Alan Verskin

Professor and Samuel J. Zacks Chair of Jewish History (He/Him)

Campus

Cross-Appointments

Anne Tanenbaum Centre for Jewish Studies

Fields of Study

Areas of Interest

Jewish history; Islamic history; translation studies; Orientalism

Biography

Alan Verskin is the Samuel J. Zacks Chair of Jewish History. His areas of research include religious, legal, and social history in both Jewish and Islamic contexts, from the middle ages through the nineteenth century. He is particularly interested in travel, translation, and the migration of ideas between religious communities. He is also interested in intellectual responses to religious persecution and minorityhood. What unites and connects all of these areas is an emphasis on paying attention to the first-person stories of those whose perspectives have been marginalized.

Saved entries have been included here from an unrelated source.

<file path="config.mk">
export PLATFORM = sky130hd
export DESIGN_NAME = puf_response_collector
export DESIGN_NICKNAME = d
export VERILOG_FILES = /design/src/rtl/puf_response_collector.sv
export SDC_FILE = /design/constraint.sdc
export NUM_CORES = 1
export LEC_CHECK = 0
export ABC_CLOCK_PERIOD_IN_PS = 6300
export CAP_MARGIN = 10
export CORE_MARGIN = 2
export CORE_UTILIZATION = 45
export CTS_CLUSTER_SIZE = 40
export DETAILED_ROUTE_END_ITERATION = 10
export HOLD_SLACK_MARGIN = 0.02
export PLACE_DENSITY = 0.71
export SYNTH_ARGS = -nofsm -noshare
export SYNTH_HDL_FRONTEND = slang
export SYNTH_SLANG_ARGS = --single-unit
</file>
<file path="constraint.sdc">
create_clock -name clock -period 6.3 [get_ports clock]
set_input_delay 1.26 -clock clock [delete_from_list [all_inputs] [get_ports clock]]
set_output_delay 1.26 -clock clock [all_outputs]
set_load 0.03 [all_outputs]
</file>
<file path="src/rtl/puf_response_collector.sv">
// Sequencer for the 64-RO arbiter PUF core: clears, arms and races the core
// once per challenge bit, then assembles the NUM_BITS response word.
module puf_response_collector #(
  parameter int unsigned NUM_BITS       = 64,
  parameter int unsigned STRIDE         = 33,
  parameter int unsigned CLEAR_CYCLES   = 4,
  parameter int unsigned TIMEOUT_CYCLES = 2**24
) (
  input  logic                clock,
  input  logic                reset,
  input  logic                start,
  input  logic [9:0]          seed_challenge,
  input  logic                cnt1_finish,
  input  logic                cnt2_finish,
  input  logic                cnt1_led,
  output logic [9:0]          challenge,
  output logic [63:0]         ro_enable,
  output logic                puf_clear,
  output logic [NUM_BITS-1:0] response,
  output logic                response_valid,
  output logic                busy,
  output logic                timeout_err
);

  localparam int unsigned KW = (NUM_BITS > 1) ? $clog2(NUM_BITS) : 1;
  localparam int unsigned CW = (CLEAR_CYCLES > 1) ? $clog2(CLEAR_CYCLES) : 1;
  localparam int unsigned TW = (TIMEOUT_CYCLES > 1) ? $clog2(TIMEOUT_CYCLES) : 1;

  typedef enum logic [2:0] {
    S_IDLE,
    S_CLEAR,
    S_ARM,
    S_WAIT,
    S_NEXT,
    S_DONE
  } state_t;

  state_t        state;
  logic [KW-1:0] k;
  logic [CW-1:0] clr_cnt;
  logic [TW-1:0] tmo_cnt;

  // Two-flop synchronisers, packed as {led, finish2, finish1}
  logic [2:0] sync_meta;
  logic [2:0] sync_q;
  logic       f1s;
  logic       f2s;
  logic       l1s;

  logic [63:0] arm_mask;
  logic        race_done;
  logic        race_bit;
  logic        tmo_hit;

  always_ff @(posedge clock) begin
    if (reset) begin
      sync_meta <= 3'b000;
      sync_q    <= 3'b000;
    end else begin
      sync_meta <= {cnt1_led, cnt2_finish, cnt1_finish};
      sync_q    <= sync_meta;
    end
  end

  assign f1s = sync_q[0];
  assign f2s = sync_q[1];
  assign l1s = sync_q[2];

  // Counter gate plus one RO from each mux bank; coinciding indices just overlap
  always_comb begin
    arm_mask = 64'd1;
    arm_mask[{1'b0, challenge[4:0]}] = 1'b1;
    arm_mask[{1'b1, challenge[9:5]}] = 1'b1;
  end

  // A simultaneous finish is resolved by the counter-compare LED
  always_comb begin
    race_done = f1s | f2s;
    race_bit  = (f1s & f2s) ? l1s : f1s;
    tmo_hit   = (tmo_cnt == TW'(TIMEOUT_CYCLES - 1));
  end

  always_ff @(posedge clock) begin
    if (reset) begin
      state          <= S_IDLE;
      k              <= '0;
      clr_cnt        <= '0;
      tmo_cnt        <= '0;
      challenge      <= 10'd0;
      ro_enable      <= 64'd0;
      puf_clear      <= 1'b1;
      response       <= '0;
      response_valid <= 1'b0;
      busy           <= 1'b0;
      timeout_err    <= 1'b0;
    end else begin
      response_valid <= 1'b0;
      unique case (state)
        S_IDLE: begin
          puf_clear <= 1'b1;
          ro_enable <= 64'd0;
          if (start) begin
            challenge   <= seed_challenge;
            k           <= '0;
            clr_cnt     <= '0;
            response    <= '0;
            timeout_err <= 1'b0;
            busy        <= 1'b1;
            state       <= S_CLEAR;
          end
        end
        S_CLEAR: begin
          puf_clear <= 1'b1;
          ro_enable <= 64'd0;
          if (clr_cnt == CW'(CLEAR_CYCLES - 1)) begin
            state <= S_ARM;
          end else begin
            clr_cnt <= clr_cnt + CW'(1);
          end
        end
        S_ARM: begin
          puf_clear <= 1'b0;
          ro_enable <= arm_mask;
          tmo_cnt   <= '0;
          state     <= S_WAIT;
        end
        S_WAIT: begin
          if (race_done) begin
            response[k] <= race_bit;
            ro_enable   <= 64'd0;
            state       <= S_NEXT;
          end else if (tmo_hit) begin
            response[k] <= 1'b0;
            timeout_err <= 1'b1;
            ro_enable   <= 64'd0;
            state       <= S_NEXT;
          end else begin
            tmo_cnt <= tmo_cnt + TW'(1);
          end
        end
        S_NEXT: begin
          puf_clear <= 1'b1;
          if (k == KW'(NUM_BITS - 1)) begin
            response_valid <= 1'b1;
            state          <= S_DONE;
          end else begin
            k         <= k + KW'(1);
            challenge <= challenge + 10'(STRIDE);
            clr_cnt   <= '0;
            state     <= S_CLEAR;
          end
        end
        S_DONE: begin
          puf_clear <= 1'b1;
          busy      <= 1'b0;
          state     <= S_IDLE;
        end
        default: begin
          state <= S_IDLE;
        end
      endcase
    end
  end

endmodule

</file>
==> impl_results.md <==
* Clock share of power at 44.1%
* Hold Path Class: reg -> reg
* Fin. max-slew vios at 0
* H-tree levels at 4
* DIE HEIGHT at 136 µm
* Yosys reg bits at about 180
* DRT iter0 DRCs at ~400
* Clock Skew at 9.10 ps
* Min-Delay Endpoint: sync_q[0]
* Number of CTS-inserted buffers at 17
* Worst R2R Setup Slack at 3090 ps
* Port-buffer cells at 157
* Static leakage at 3.21 nW
* Routed WL at 21500 µm
* First-pass GRT wire length at 34600 µm
* Worst-path cell chain: and3b_1 > nand3_1 > nor2_1 > nand2_1 > a311oi_1
* Sequential share of the synthesized area at 46.8%
* Largest net degree at the start of global routing at between 60 and 70
* Internal power at 0.00173 W
* Site Rows at 48
* Reg power frac at 51.0%
* DRC errors left at 0
* Post-CTS Setup Bufs at 0
* Peak supply drop at roughly 200 µV
* FMAX at 0.312 GHz
* Avg Vias per Cell at 5.89
* Die Width at 136 µm
* Power Dens Cells at 232 nW/µm²
* # setup viols final at 0
* Post-synth top area share at 46.8%
* Commonest non-fill, non-tap cell in the layout: dfxtp_1
* Hold Path Depth at 1
* Post-Syn Instances at 884
* Critical Path RT at 6630 ps
* Post-Place Setup Slack at 2720 ps
* CTS Sinks at 183
* R2R cell count at 5
* Ys async rst share at 0%
* Initial antenna violation count at 0
* First drt pass iteration count at 5
* Worst Tran Pin Value at 1190 ps
* Post-Route Utilization at 58.2%
* RD Place Congestion at 0.824
* Vias in the first global route at 6572
* CP arrival at 3540 ps
* Predominant post-synthesis flop cell: dfxtp_1
* Hold Buf Count CTS at 0
* Logic pwr share at 4.8%
* Synth top area cells: dfxtp_1 47%, o2bb2ai_1 5.0%, nand2_1 4.7%
* CP top delay family: simple AND/OR/NAND/NOR gates
* Area Overhead vs Synth at 27.6%
* Largest area contributor in the netlist: dfxtp_1
* Total GRT Usage at 23.2%
* Net Switching at between 0.0005 and 0.0006 W
* Routed via count at 7247
* CTS tree: done
* Post-DR wirelength/cell at 17.5 µm
* Final antenna-violating net count at 0
* Resized cells post-CTS at 0
* Most frequent cells in the layout: 183 x dfxtp_1, 156 x clkdlybuf4s50_1, 99 x nand2_1
* Fraction of layout cells with a size suffix above 1 at under 10%
* Core area at 17200 µm²
* Die ar. at approximately 18000 µm²
* Switching part of the total at about a quarter
* Starting Density at 45.6%
* Hpwl dp at 14500 µm
* CP peak stage delay at between 800 and 900 ps
* Worst-Skew Late Latency at about 430 ps
* Hold_sp: sync_meta[0]
* Ant. Diodes at 0
* Worst-path clk slew at 70 ps
* Final net count at 1015
* Maximum fanout along the worst path at 24
* CP Class: reg -> reg
* Worst Path Buf+Inv at 0
* Syn Nets at 907
* Unrepaired setup endpoints after global routing: no
* CP Capture Type: register
* Post-Syn Area at 7830 µm²
* Total gr overflow at 0
* Origin of the critical flop-to-flop path: state[1]
* Period minus WS final at 3210 ps
* Final hold vios at 0
* Type of origin of the critical path: register
* Final worst path period share at about half
* YS warnings at 0
* Reg2Reg Capture Point: response[20]
* Netlist cell types at 68
* TNS Setup at 0 ps
* Number of synthesized flops with an enable pin at 0
* Syn_area_per_cell at 8.86 µm²
* Run status: complete, no violations
* Crit path max-delay cell type: nor2_1
* Clk buf depth at 2
* I/O pins at around 160
* Final setup margin at 3090 ps
* Relative slew slack at 20.9%
* Root Driver: clkbuf_16
* Max-cap violations at 0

Professor Verskin’s books, Oppressed in the Land: Fatwas on Muslims Living under Non-Muslim Rule from the Middle Ages to the Present and Islamic Law and the Crisis of the Reconquista examine Muslim responses to conquest, colonialism, and the different choices Muslims made about whether and how to adapt to living under non-Muslim authorities. His book, Diary of a Black Jewish Messiah: The Sixteenth-Century Journey of David Reubeni through Africa, the Middle East, and Europe, explores Jewish messianic responses to Iberian forced conversion and expulsion.

Professor Verskin’s studies of the 19th-century Jewish world trace Jewish experiences of European political and cultural imperialism. He is particularly interested in the Alliance Israélite Universelle, Jewish orientalists and explorers, and the responses of local Middle Eastern Jews to the dangers and opportunities that Europeans presented. His book, A Vision of Yemen, is a translation and analysis of one of the earliest responses to orientalism by a person indigenous to the Middle East.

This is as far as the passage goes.